Small regions of positive charge appear to distinguish the other subfamilies of the serine proteases. While these isopotentials are not large, they appear to support the separation of elastase from chymotrypsin. Small salient regions were often observed around the nitrogen atoms of the V216, G193 and N192 that are near the binding site. Valine 216 is known to have a steric role in elastases for excluding larger hydrophobic substrates, but not an electrostatic one.²⁵ These findings illustrate that small regions of electrostatic isopotential are not random, and that they may distinguish between proteins in different subfamilies without themselves having an electrostatic role in specificity.

Among the enolase subfamily of the enolase superfamily, negatively charged isopotentials produced many salient voxels nearby E287, D241, and D314, which are known for stabilizing the magnesium ions necessary for dehydrating the enolase ligand⁴⁴ (Fig. 3c, d). Similar salient voxels were observed near corresponding amino acids of the other members of the enolase subfamily. Among the mandelate racemaces, negatively charged isopotentials produced salient voxels nearby E247 and E317, which have a role as a general acid catalyst.⁴⁵

Positively charged isopotentials in the enolase subfamily were associated with regions of salient voxels nearby K339 and K390 in pdb 1IYX. The same amino acids in the other members of the enolase subfamily, with slightly different indices, also produced regions of salient voxels. Altogether, K339 and K390 are believed to electrostatically stabilize the carboxylate moiety of the enolase substrate.⁴⁶ Among the mandelate racemases, salient voxels were associated with H297, K166, and K164 in pdb 1MDR. H297 and K166 are associated with proton exchange as a result of their net charge, and K164 is believed to electrostatically stabilize the carboxylate oxygen of the substrate.⁴⁵

4. Conclusions

We have presented DeepVASP-E, a deep learning algorithm for detecting salient features for the classification of electrostatic isopotentials within ligand binding cavities. DeepVASP-E is the first algorithm to contribute to an Analytic Ensemble strategy, by which it is an intentionally narrow predictor of only electrostatic influences on specificity. When combined with other mechanism-specific predictors, we hypothesize that a more comprehensive picture of the multiple mechanisms governing molecular recognition can emerge.
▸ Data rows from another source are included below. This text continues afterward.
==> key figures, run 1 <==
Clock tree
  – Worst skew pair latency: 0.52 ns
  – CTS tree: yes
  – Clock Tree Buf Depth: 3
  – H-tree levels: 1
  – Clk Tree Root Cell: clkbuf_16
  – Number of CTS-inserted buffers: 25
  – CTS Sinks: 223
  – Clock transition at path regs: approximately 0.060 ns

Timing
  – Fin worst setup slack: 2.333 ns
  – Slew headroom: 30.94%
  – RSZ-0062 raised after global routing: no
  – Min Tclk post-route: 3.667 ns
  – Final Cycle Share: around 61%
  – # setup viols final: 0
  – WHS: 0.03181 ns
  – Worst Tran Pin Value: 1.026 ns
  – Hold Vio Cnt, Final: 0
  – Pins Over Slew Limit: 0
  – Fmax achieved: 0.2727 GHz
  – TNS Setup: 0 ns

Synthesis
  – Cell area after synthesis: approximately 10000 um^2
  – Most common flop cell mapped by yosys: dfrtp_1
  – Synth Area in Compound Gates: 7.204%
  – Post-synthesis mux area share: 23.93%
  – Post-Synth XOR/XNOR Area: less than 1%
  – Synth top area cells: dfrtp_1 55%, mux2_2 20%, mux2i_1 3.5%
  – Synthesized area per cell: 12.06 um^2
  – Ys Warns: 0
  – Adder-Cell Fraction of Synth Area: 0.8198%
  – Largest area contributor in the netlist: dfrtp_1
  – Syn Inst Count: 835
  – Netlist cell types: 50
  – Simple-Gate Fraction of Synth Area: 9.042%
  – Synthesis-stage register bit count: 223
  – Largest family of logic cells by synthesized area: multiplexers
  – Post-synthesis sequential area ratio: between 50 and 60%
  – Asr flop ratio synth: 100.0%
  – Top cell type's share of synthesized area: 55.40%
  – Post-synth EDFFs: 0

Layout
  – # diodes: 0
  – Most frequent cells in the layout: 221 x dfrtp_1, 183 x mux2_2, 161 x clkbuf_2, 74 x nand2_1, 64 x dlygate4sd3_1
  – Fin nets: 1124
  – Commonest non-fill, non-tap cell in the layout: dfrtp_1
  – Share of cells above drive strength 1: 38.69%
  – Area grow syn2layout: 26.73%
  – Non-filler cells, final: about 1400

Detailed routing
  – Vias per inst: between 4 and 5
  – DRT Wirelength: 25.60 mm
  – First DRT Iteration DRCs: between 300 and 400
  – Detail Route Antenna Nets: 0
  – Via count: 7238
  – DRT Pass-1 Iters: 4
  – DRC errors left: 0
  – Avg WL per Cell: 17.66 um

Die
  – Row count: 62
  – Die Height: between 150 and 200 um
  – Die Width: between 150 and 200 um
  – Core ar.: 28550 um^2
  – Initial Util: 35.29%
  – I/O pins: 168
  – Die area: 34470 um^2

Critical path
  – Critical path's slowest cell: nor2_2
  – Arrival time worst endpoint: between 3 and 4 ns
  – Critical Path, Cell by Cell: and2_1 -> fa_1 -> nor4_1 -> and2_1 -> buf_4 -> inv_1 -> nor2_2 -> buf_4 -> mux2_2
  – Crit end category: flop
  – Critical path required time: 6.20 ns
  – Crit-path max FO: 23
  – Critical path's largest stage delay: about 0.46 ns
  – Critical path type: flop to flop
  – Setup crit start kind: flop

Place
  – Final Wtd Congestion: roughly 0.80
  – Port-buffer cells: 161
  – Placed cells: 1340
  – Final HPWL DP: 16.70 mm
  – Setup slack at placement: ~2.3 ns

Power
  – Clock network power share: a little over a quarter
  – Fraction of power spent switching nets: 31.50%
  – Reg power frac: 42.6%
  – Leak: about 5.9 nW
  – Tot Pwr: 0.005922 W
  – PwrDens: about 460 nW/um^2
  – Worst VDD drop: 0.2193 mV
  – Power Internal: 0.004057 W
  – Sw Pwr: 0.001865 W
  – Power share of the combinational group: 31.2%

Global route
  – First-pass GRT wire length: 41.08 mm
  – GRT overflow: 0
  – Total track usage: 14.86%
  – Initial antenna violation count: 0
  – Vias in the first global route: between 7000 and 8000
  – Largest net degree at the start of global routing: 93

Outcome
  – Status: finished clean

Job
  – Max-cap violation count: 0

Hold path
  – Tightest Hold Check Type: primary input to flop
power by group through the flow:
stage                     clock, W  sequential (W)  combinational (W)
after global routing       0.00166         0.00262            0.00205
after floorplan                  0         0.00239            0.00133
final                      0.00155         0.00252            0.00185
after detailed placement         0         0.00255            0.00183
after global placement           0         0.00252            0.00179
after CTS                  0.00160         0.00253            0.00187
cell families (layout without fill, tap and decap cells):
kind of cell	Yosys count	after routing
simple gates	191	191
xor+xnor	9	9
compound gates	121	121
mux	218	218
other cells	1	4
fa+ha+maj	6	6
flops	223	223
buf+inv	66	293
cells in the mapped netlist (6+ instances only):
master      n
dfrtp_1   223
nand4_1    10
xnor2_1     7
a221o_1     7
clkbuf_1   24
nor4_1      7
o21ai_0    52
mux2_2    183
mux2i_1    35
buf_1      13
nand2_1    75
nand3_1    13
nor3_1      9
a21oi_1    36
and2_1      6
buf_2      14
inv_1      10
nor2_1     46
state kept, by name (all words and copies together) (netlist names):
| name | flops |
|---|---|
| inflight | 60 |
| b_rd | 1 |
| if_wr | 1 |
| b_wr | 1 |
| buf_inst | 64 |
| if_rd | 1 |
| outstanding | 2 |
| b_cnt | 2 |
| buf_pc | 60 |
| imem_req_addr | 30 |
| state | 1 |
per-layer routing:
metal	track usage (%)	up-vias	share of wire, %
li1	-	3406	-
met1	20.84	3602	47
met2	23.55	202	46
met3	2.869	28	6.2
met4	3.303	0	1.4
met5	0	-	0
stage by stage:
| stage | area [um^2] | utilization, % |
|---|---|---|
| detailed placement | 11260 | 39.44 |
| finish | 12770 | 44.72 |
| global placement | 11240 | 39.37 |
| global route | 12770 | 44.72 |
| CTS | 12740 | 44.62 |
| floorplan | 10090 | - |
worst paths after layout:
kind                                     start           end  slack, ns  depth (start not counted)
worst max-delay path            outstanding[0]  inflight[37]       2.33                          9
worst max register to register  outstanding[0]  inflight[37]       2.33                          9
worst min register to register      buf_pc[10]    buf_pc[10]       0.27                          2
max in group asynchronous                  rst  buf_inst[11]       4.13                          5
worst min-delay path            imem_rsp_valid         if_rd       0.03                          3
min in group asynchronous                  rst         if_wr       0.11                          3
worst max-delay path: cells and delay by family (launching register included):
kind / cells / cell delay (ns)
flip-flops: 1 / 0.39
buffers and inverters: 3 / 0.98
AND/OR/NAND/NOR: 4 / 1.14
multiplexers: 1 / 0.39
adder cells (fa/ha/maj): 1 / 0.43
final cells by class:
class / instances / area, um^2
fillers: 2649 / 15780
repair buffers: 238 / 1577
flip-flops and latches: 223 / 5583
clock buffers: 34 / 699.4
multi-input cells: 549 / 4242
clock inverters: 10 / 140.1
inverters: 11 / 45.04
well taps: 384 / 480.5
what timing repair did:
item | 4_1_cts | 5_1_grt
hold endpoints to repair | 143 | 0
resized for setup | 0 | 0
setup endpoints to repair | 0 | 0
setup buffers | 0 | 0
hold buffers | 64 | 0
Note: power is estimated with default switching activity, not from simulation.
File: config.mk
export PLATFORM = sky130hd
export DESIGN_NAME = inferno_stick_decoder
export DESIGN_NICKNAME = d
export VERILOG_FILES = /design/src/rtl/inferno_input_pkg.sv /design/src/rtl/inferno_stick_decoder_stick_channel.sv /design/src/rtl/inferno_stick_decoder.sv
export SDC_FILE = /design/constraint.sdc
export NUM_CORES = 1
export LEC_CHECK = 0
export CORE_ASPECT_RATIO = 1.4
export CORE_UTILIZATION = 50
export CTS_BUF_LIST = sky130_fd_sc_hd__clkbuf_16
export CTS_CLUSTER_SIZE = 28
export DETAILED_ROUTE_END_ITERATION = 8
export PLACE_DENSITY = 0.73
export SETUP_SLACK_MARGIN = 0.15
export SYNTH_ARGS = -nofsm -noshare
export SYNTH_HDL_FRONTEND = slang
export SYNTH_SLANG_ARGS = --single-unit
File: constraint.sdc
create_clock -name clk_sys -period 1.75 [get_ports clk_sys]
set_input_delay 0.2625 -clock clk_sys [delete_from_list [all_inputs] [get_ports clk_sys]]
set_output_delay 0.2625 -clock clk_sys [all_outputs]
set_load 0.01 [all_outputs]
File: src/rtl/inferno_input_pkg.sv
// Shared definitions for the Inferno stick decoder: direction bit positions,
// axis hysteresis states, default thresholds and the direction helpers.
package inferno_input_pkg;

    localparam int DIR_UP    = 3;
    localparam int DIR_DOWN  = 2;
    localparam int DIR_LEFT  = 1;
    localparam int DIR_RIGHT = 0;

    localparam int DEAD_ON_DEF       = 48;
    localparam int DEAD_OFF_DEF      = 32;
    localparam int STABLE_CYCLES_DEF = 1200;

    typedef enum logic [1:0] {
        NONE = 2'd0,
        POS  = 2'd1,
        NEG  = 2'd2
    } axis_state_t;

    // Opposing pairs cancel; diagonals pass through untouched.
    function automatic logic [3:0] clean_dir(input logic [3:0] d);
        logic [3:0] r;
        r = d;
        if (d[DIR_UP] && d[DIR_DOWN]) begin
            r[DIR_UP]   = 1'b0;
            r[DIR_DOWN] = 1'b0;
        end
        if (d[DIR_LEFT] && d[DIR_RIGHT]) begin
            r[DIR_LEFT]  = 1'b0;
            r[DIR_RIGHT] = 1'b0;
        end
        return r;
    endfunction

    // 9-bit magnitude so that -128 maps to 128 rather than wrapping.
    function automatic axis_state_t axis_next(input axis_state_t cur,
                                              input logic [7:0]  v,
                                              input logic [8:0]  on_th,
                                              input logic [8:0]  off_th);
        logic        neg;
        logic [8:0]  mag;
        logic        pos_on;
        logic        neg_on;
        logic        pos_hold;
        logic        neg_hold;
        axis_state_t nxt;
        neg      = v[7];
        mag      = neg ? (9'd0 - {1'b1, v}) : {1'b0, v};
        pos_on   = !neg && (mag >= on_th);
        neg_on   = neg && (mag >= on_th);
        pos_hold = !neg && (mag >= off_th);
        neg_hold = neg && (mag >= off_th);
        case (cur)
            POS:     nxt = pos_hold ? POS : (neg_on ? NEG : NONE);
            NEG:     nxt = neg_hold ? NEG : (pos_on ? POS : NONE);
            default: nxt = pos_on ? POS : (neg_on ? NEG : NONE);
        endcase
        return nxt;
    endfunction

endpackage

File: src/rtl/inferno_stick_decoder_stick_channel.sv
// One analog stick: X/Y hysteresis FSMs feeding a per-stick stability filter.
//  state | meaning
//  NONE  | axis inside the dead zone
//  POS   | axis asserted toward +v (right / down)
//  NEG   | axis asserted toward -v (left / up)
module stick_channel
    import inferno_input_pkg::*;
#(
    parameter int DEAD_ON       = DEAD_ON_DEF,
    parameter int DEAD_OFF      = DEAD_OFF_DEF,
    parameter int STABLE_CYCLES = STABLE_CYCLES_DEF
) (
    input  logic        clk_sys,
    input  logic        reset_n,
    input  logic [15:0] analog,
    output logic [3:0]  deb
);

    localparam logic [8:0] ON9   = 9'(DEAD_ON);
    localparam logic [8:0] OFF9  = 9'(DEAD_OFF);
    localparam int         CNT_W = $clog2(STABLE_CYCLES + 1);
    localparam logic [CNT_W-1:0] CNT_LAST = CNT_W'(STABLE_CYCLES - 1);

    axis_state_t      x_st, y_st, x_nxt, y_nxt;
    logic [3:0]       raw;
    logic [3:0]       cand;
    logic [CNT_W-1:0] cnt;

    always_ff @(posedge clk_sys or negedge reset_n) begin
        if (!reset_n) begin
            x_st <= NONE;
            y_st <= NONE;
        end else begin
            x_st <= x_nxt;
            y_st <= y_nxt;
        end
    end

    always_comb begin
        x_nxt = axis_next(x_st, analog[7:0], ON9, OFF9);
        y_nxt = axis_next(y_st, analog[15:8], ON9, OFF9);
    end

    always_comb begin
        raw            = '0;
        raw[DIR_UP]    = (y_st == NEG);
        raw[DIR_DOWN]  = (y_st == POS);
        raw[DIR_LEFT]  = (x_st == NEG);
        raw[DIR_RIGHT] = (x_st == POS);
    end

    // Counter saturates at the last value, so deb is simply re-loaded with cand.
    always_ff @(posedge clk_sys or negedge reset_n) begin
        if (!reset_n) begin
            cand <= '0;
            cnt  <= '0;
            deb  <= '0;
        end else if (raw != cand) begin
            cand <= raw;
            cnt  <= '0;
        end else if (cnt == CNT_LAST) begin
            deb  <= cand;
        end else begin
            cnt  <= cnt + 1'b1;
        end
    end

endmodule

File: src/rtl/inferno_stick_decoder.sv
// Turns four analog sticks and two D-pads into filtered run/aim direction
// vectors {up,down,left,right} for the Williams-2 Inferno core.
module inferno_stick_decoder
    import inferno_input_pkg::*;
#(
    parameter int DEAD_ON       = DEAD_ON_DEF,
    parameter int DEAD_OFF      = DEAD_OFF_DEF,
    parameter int STABLE_CYCLES = STABLE_CYCLES_DEF
) (
    input  logic        clk_sys,
    input  logic        reset_n,
    input  logic [3:0]  dig_1,
    input  logic [3:0]  dig_2,
    input  logic [15:0] l_analog_1,
    input  logic [15:0] l_analog_2,
    input  logic [15:0] r_analog_1,
    input  logic [15:0] r_analog_2,
    output logic [3:0]  run_1,
    output logic [3:0]  run_2,
    output logic [3:0]  aim_1,
    output logic [3:0]  aim_2
);

    logic [3:0]  dig_1_q, dig_2_q;
    logic [15:0] l_analog_1_q, l_analog_2_q, r_analog_1_q, r_analog_2_q;
    logic [3:0]  deb_l1, deb_l2, deb_r1, deb_r2;

    always_ff @(posedge clk_sys or negedge reset_n) begin
        if (!reset_n) begin
            dig_1_q      <= '0;
            dig_2_q      <= '0;
            l_analog_1_q <= '0;
            l_analog_2_q <= '0;
            r_analog_1_q <= '0;
            r_analog_2_q <= '0;
        end else begin
            dig_1_q      <= dig_1;
            dig_2_q      <= dig_2;
            l_analog_1_q <= l_analog_1;
            l_analog_2_q <= l_analog_2;
            r_analog_1_q <= r_analog_1;
            r_analog_2_q <= r_analog_2;
        end
    end

    stick_channel #(.DEAD_ON(DEAD_ON), .DEAD_OFF(DEAD_OFF), .STABLE_CYCLES(STABLE_CYCLES))
        u_l1 (.clk_sys(clk_sys), .reset_n(reset_n), .analog(l_analog_1_q), .deb(deb_l1));
    stick_channel #(.DEAD_ON(DEAD_ON), .DEAD_OFF(DEAD_OFF), .STABLE_CYCLES(STABLE_CYCLES))
        u_l2 (.clk_sys(clk_sys), .reset_n(reset_n), .analog(l_analog_2_q), .deb(deb_l2));
    stick_channel #(.DEAD_ON(DEAD_ON), .DEAD_OFF(DEAD_OFF), .STABLE_CYCLES(STABLE_CYCLES))
        u_r1 (.clk_sys(clk_sys), .reset_n(reset_n), .analog(r_analog_1_q), .deb(deb_r1));
    stick_channel #(.DEAD_ON(DEAD_ON), .DEAD_OFF(DEAD_OFF), .STABLE_CYCLES(STABLE_CYCLES))
        u_r2 (.clk_sys(clk_sys), .reset_n(reset_n), .analog(r_analog_2_q), .deb(deb_r2));

    // The D-pad joins after the filter so it reaches run_n one edge after capture.
    always_ff @(posedge clk_sys or negedge reset_n) begin
        if (!reset_n) begin
            run_1 <= '0;
            run_2 <= '0;
            aim_1 <= '0;
            aim_2 <= '0;
        end else begin
            run_1 <= clean_dir(deb_l1 | dig_1_q);
            run_2 <= clean_dir(deb_l2 | dig_2_q);
            aim_1 <= deb_r1;
            aim_2 <= deb_r2;
        end
    end

endmodule
* Yosys cells after proc, flatten, opt, wreduce, memory -nomap -nowiden *
Index checks and enable logic that the tools add are counted.

operators by class
  add/sub/neg operators = 12
  magnitude comparators = 16
  equal/unequal tests = 28
  multiplexer cells = 68
  bitwise operators = 6
  reduce and logical (&&, ||, !) cells = 48

operators by type and width
  operator                                                                  count
  9-bit by 6-bit >= comparator with 1-bit output (second input constant)    16
  11-bit 2-to-1 mux                                                         8
  2-bit 2-to-1 mux                                                          36
  9-bit 2-to-1 mux                                                          8
  1-bit by 9-bit subtractor with 9-bit output (first input constant)        8
  11-bit by 1-bit adder with 11-bit output (second input constant)          4
  11-bit == test (second input constant)                                    4
  1-bit logical AND                                                         36
  2-bit one-hot mux with 2 select lines                                     8
  2-bit by 1-bit == test with 1-bit output (second input constant)          8
  2-bit == test (second input constant)                                     8
  4-bit inequality test                                                     4
  1-bit logical NOT                                                         8
  1-bit 2-to-1 mux                                                          8
  2-bit by 1-bit inequality test with 1-bit output (second input constant)  4
  4-bit OR                                                                  2
  2-bit AND reduction                                                       4
  1-bit inverter                                                            4

word-level totals
  bits in registers = 180
  output and inout port bits = 16
  word-level logic and storage cells = 208

* Depth between registers and ports, before layout *
  depth in word-level cells = 7
  depth in mapped cells = 7
  mapped depth without buffers = 7

* By module *
Synthesis repeated with hierarchy kept, for this count alone.

second synthesis, totals
  cell total of the unflattened synthesis = 664
  area, all modules = 7792.5 um^2

modules (own cells, without submodules)
  module                 instances  cells an instance  area each (um^2)  sequential area each (um^2)
  stick_channel          4          141                1378.8            575.6
  inferno_stick_decoder  1          100                2277.2            2202.1

* Worst setup path before layout *
OpenSTA, ideal clock, no wires.

  path kind = register to register
  start point = register u_r2.cnt[0]
  end point = register u_r2.deb[0]
  setup time = 0.125 ns
  arrival = 1.629 ns
  path slack = -0.004 ns
  stages on the path, launching flop included = 7
  path buffers = 1
  period minus slack after synthesis = 1.754 ns
  cells stage by stage = dfrtp_1 -> ha_1 -> and4_1 -> and4b_1 -> buf_2 -> nand2b_1 -> mux2_2

between the ends
  longest elaborated chain between the ends = 2

ends and longest elaborated chain
  what                           RTL line                                   RTL
  from (decl)                    inferno_stick_decoder_stick_channel.sv:27  logic [CNT_W-1:0] cnt;
  from (signal assigned)         inferno_stick_decoder_stick_channel.sv:64  cnt <= cnt + 1'b1;
  11-bit == test                 inferno_stick_decoder_stick_channel.sv:61  end else if (cnt == CNT_LAST) begin
  2-bit AND reduction (no line)  n/a
  to (signal assigned)           inferno_stick_decoder_stick_channel.sv:62  deb <= cand;
  to (decl)                      inferno_stick_decoder_stick_channel.sv:16  output logic [3:0] deb

Every way passes these cells.
A chain may end at the register's enable or synchronous reset.

* Final worst setup path *
  start point = register r_analog_2_q[0]
  end point = register u_r2.x_st[0]

between the ends
  longest elaborated chain between the ends = 7
  elaborated cells between the ends (all ways) = 12
  classes of those cells = 1 x add/sub; 2 x order compare; 6 x mux; 3 x reduce/logical

ends and longest elaborated chain
  what                                            RTL line                                   RTL
  from (decl)                                     inferno_stick_decoder.sv:25                logic [15:0] l_analog_1_q, l_analog_2_q, r_analog_1_q, r_analog_2_q;
  from (signal assigned)                          inferno_stick_decoder.sv:42                r_analog_2_q <= r_analog_2;
  1-bit by 9-bit subtractor with 9-bit output     inferno_input_pkg.sv:48                    mag = neg ? (9'd0 - {1'b1, v}) : {1'b0, v};
  9-bit 2-to-1 mux (*)                            inferno_input_pkg.sv:48
  9-bit by 6-bit >= comparator with 1-bit output  inferno_input_pkg.sv:49                    pos_on = !neg && (mag >= on_th);
  1-bit logical AND                               inferno_input_pkg.sv:49
  1-bit 2-to-1 mux                                inferno_input_pkg.sv:55                    NEG: nxt = neg_hold ? NEG : (pos_on ? POS : NONE);
  2-bit 2-to-1 mux                                inferno_input_pkg.sv:55
  2-bit one-hot mux with 2 select lines (*)       inferno_input_pkg.sv:53                    case (cur)
  net u_r2.x_nxt[0]                               inferno_stick_decoder_stick_channel.sv:24  axis_state_t x_st, y_st, x_nxt, y_nxt;
  to (signal assigned)                            inferno_stick_decoder_stick_channel.sv:34  x_st <= x_nxt;
  to (decl)                                       inferno_stick_decoder_stick_channel.sv:24

The timed path passes the listed nets; every way through them passes the cells marked *.

==> run summary <==
fin crit share = 1.06
fraction of layout cells with a size suffix above 1 = 0.260
die area = 0.0158 mm^2
Post-Synth Simple-Gate Area = 0.166
Synth Area in Adders = 0.0459
diode count = 0
core area = 0.0150 mm^2
DRC = 2
WHS = 0.271 ns
DRT iter0 DRCs = 265
# port buffers = 89
Pint = 8.24 mW
unrepaired setup endpoints after global routing = yes
final number of hold-violating endpoints = 0
DP Area = 0.00890 mm^2
Die Height = 148 um
Post-Syn Nets = 753
yosys warns = 0
CP arrival = 2.15 ns
nets = 898
ys async rst share = 1.00
DRT antenna net count = 0
most common cell after layout, fill and taps aside = dfrtp_1
final non-filler cell total = 1001
final worst setup slack = -0.108 ns
Max Freq = 538 MHz
Sw Share = 0.279
Tot GR Track Use = 0.195
Die Wd = 106 um
Main synth FF type = dfrtp_1
clock share of power = 0.330
# placed instances = 931
Rel. slew slack = 0.731
aggregate routed wire length = 15100 um
Starting Density = 0.509
number of iterations in the first detailed-routing pass = 6
xor/xnor cell area share of the yosys netlist = 0.0632
final instance area = 0.0104 mm^2
Setup TNS = -0.215 ns
post-layout min period = 1.86 ns
total I/O pin count = 90
clock root buffer = clkbuf_16
Fillers = 1082
critical setup path kind = reg2reg
main combinational cell family by area after synthesis = simple AND/OR/NAND/NOR gates
total congestion overflow = 0
LEAKAGE = 4.64 nW
NetSw = 3.19 mW
vias in the first global route = 5624
type of destination of the critical path = register
failing checks = DRC, setup timing
clock sinks = 180
Final Max Tran Viols = 0
Yosys cell types = 59
CTS tree = done
WP data required = 2.05 ns
Netlist Area Pre-Place = 0.00763 mm^2
Synth Area per Inst = 11.7 um^2
Core Util, Final = 0.692
clk slew on worst S/H paths = 0.06 ns
Synth Instances = 651
first-pass GRT wire length = 24400 um
FP Rows = 53
Worst Skew = 0.00714 ns
pin count of the biggest net entering global routing = 57
Post-synth EDFFs = 0
Worst-Margin Slew = 0.400 ns
CP max FO = 3
mux contribution to synthesized area = 0.0345
register area share after synthesis = 0.591
Pwr Density = 1100 mW/mm^2
Clock Tree Buf Depth = 2
Num CTS Buffers = 17
drt via density = 5.31
gp weighted congestion = 0.835
# setup viols final = 2
Layout Area Growth over Synthesis = 35.9%
via count = 5320
H-tree Lvls = 4
Combinational Power Share = 0.239
status = finished, violations left
Clk Latency, worst-skew pair = 0.42 ns
MaxCap Viol Count = 0
FF+latch count, synth = 180
CP Launch Type = register
Synth Area in Compound Gates = 0.0678
worst vdd ir = 0.752 mV
Flop pwr share = 0.431
most frequent cells in the layout = 178 x dfrtp_1, 82 x clkdlybuf4s50_1, 73 x nor2_1, 54 x buf_4, 28 x nand2_1
antenna violations before repair = 0
Hold Crit Class = in2reg
WL/cell = 15.1 um
post-DP HPWL = 9770 um
-- kinds of logic after synthesis --
kind of cell             count (synthesis)
flip-flops                             180
AO/OA/AOI/OAI                           79
adder cells (fa/ha/maj)                 28
multiplexers                            21
buffers and inverters                   61
AND/OR/NAND/NOR                        227
XOR/XNOR                                55
-- repair_timing --
item	in CTS	in global routing
hold buffers	1	0
gates resized for setup	36	83
pin swaps	15	43
endpoints found under the setup margin	29	40
endpoints found under the hold margin	36	0
buffers inserted	19	18
gates cloned	0	0
-- synth_stat cells, types with 10 or more instances --
master | n | area [um^2]
inv_1 | 35 | 131
nand3_1 | 23 | 115
mux2_2 | 10 | 113
nand2_1 | 28 | 105
ha_1 | 28 | 350
clkbuf_1 | 23 | 86.3
nor3_1 | 18 | 90.1
nand4_1 | 15 | 93.8
xnor2_1 | 30 | 263
dfrtp_1 | 180 | 4500
xor2_1 | 25 | 219
o21ai_0 | 15 | 75.1
a21oi_1 | 23 | 115
nor2_1 | 73 | 274
-- through the flow --
step / setup slack [ns] / power [mW]
finish: -0.108 / 11.4
CTS: -0.0804 / 11.1
detailed placement: -0.0863 / 7.06
floorplan: 0.0164 / 6.29
global route: -0.170 / 12.0
global placement: -0.0151 / 6.89
-- power groups by stage --
stage / clock network, mW / registers [mW] / logic, mW
finish: 3.77 / 4.93 / 2.73
global route: 4.05 / 4.97 / 2.99
CTS: 3.88 / 4.86 / 2.38
detailed placement: 0 / 4.95 / 2.11
global placement: 0 / 4.90 / 1.99
floorplan: 0 / 4.88 / 1.42
-- state kept, by name, indices dropped and copies added (netlist names), 11 cells and up --
signal,cells
l_analog_2_q,16
u_l2.cnt,11
u_l1.cnt,11
r_analog_2_q,16
u_r2.cnt,11
l_analog_1_q,16
r_analog_1_q,16
u_r1.cnt,11
-- final cells by class --
class,instances,area (um^2),share of cell area
timing repair buffer,152,1440,0.139
clock buffer,17,425,0.0410
inverter,35,131,0.0127
multi-input combinational,410,3460,0.334
sequential,180,4510,0.435
clock inverter,15,164,0.0158
tap,192,240,0.0232
-- per-layer routing --
| layer | up-vias | GRT usage | wire, um |
|---|---|---|---|
| li1 | 2533 | - | - |
| met5 | - | 0 | 0 |
| met3 | 27 | 0.0469 | 430 |
| met4 | 0 | 0.0833 | 301 |
| met1 | 2655 | 0.204 | 5650 |
| met2 | 105 | 0.367 | 8690 |
-- worst max-delay path: stages (launching register included) --
cell     delay, ns
dfrtp_1       0.38
inv_1         0.09
ha_4          0.13
or3b_4        0.39
o41a_1        0.33
o22ai_2       0.14
and3_4        0.20
o32ai_1       0.08
-- final timing paths --
check,from,endpoint,slack (ns),depth (start not counted)
worst max-delay path,r_analog_2_q[0]$_DFF_PN0_,u_r2.x_st[0]$_DFF_PN0_,-0.11,7
worst min-delay path,l_analog_1[7],l_analog_1_q[7]$_DFF_PN0_,0.27,1
worst max register to register,r_analog_2_q[0]$_DFF_PN0_,u_r2.x_st[0]$_DFF_PN0_,-0.11,7
worst min register to register,u_r1.deb[0]$_DFFE_PN0P_,aim_1[0]$_DFF_PN0_,0.39,0
max in group asynchronous,reset_n,dig_2_q[0]$_DFF_PN0_,0.82,3
min in group asynchronous,reset_n,aim_2[1]$_DFF_PN0_,0.32,2
No activity file was read; power rests on OpenSTA's default activity.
In our results, large salient regions identified with DeepVASP-E occupied regions of electrostatic potential that are significant for achieving binding specificity. Charged amino acids adjacent to these regions are often associated with an electrostatic role in binding specificity, according to established experimental results. We also observed that small salient regions may identify regions that assist in classification but do not contribute an electrostatic role in specificity. These findings support the use of salient regions to identify electrostatic mechanisms that influence specificity, especially if smaller salient regions can be filtered out.

Altogether, these capabilities point to applications in anticipating mutations that alter binding preferences or novel mutations that maintain similar binding preferences. These include forecasting mutations that may arise in viral evolution, leading to vaccine resistance, or in protein redesign, for altering binding specificity.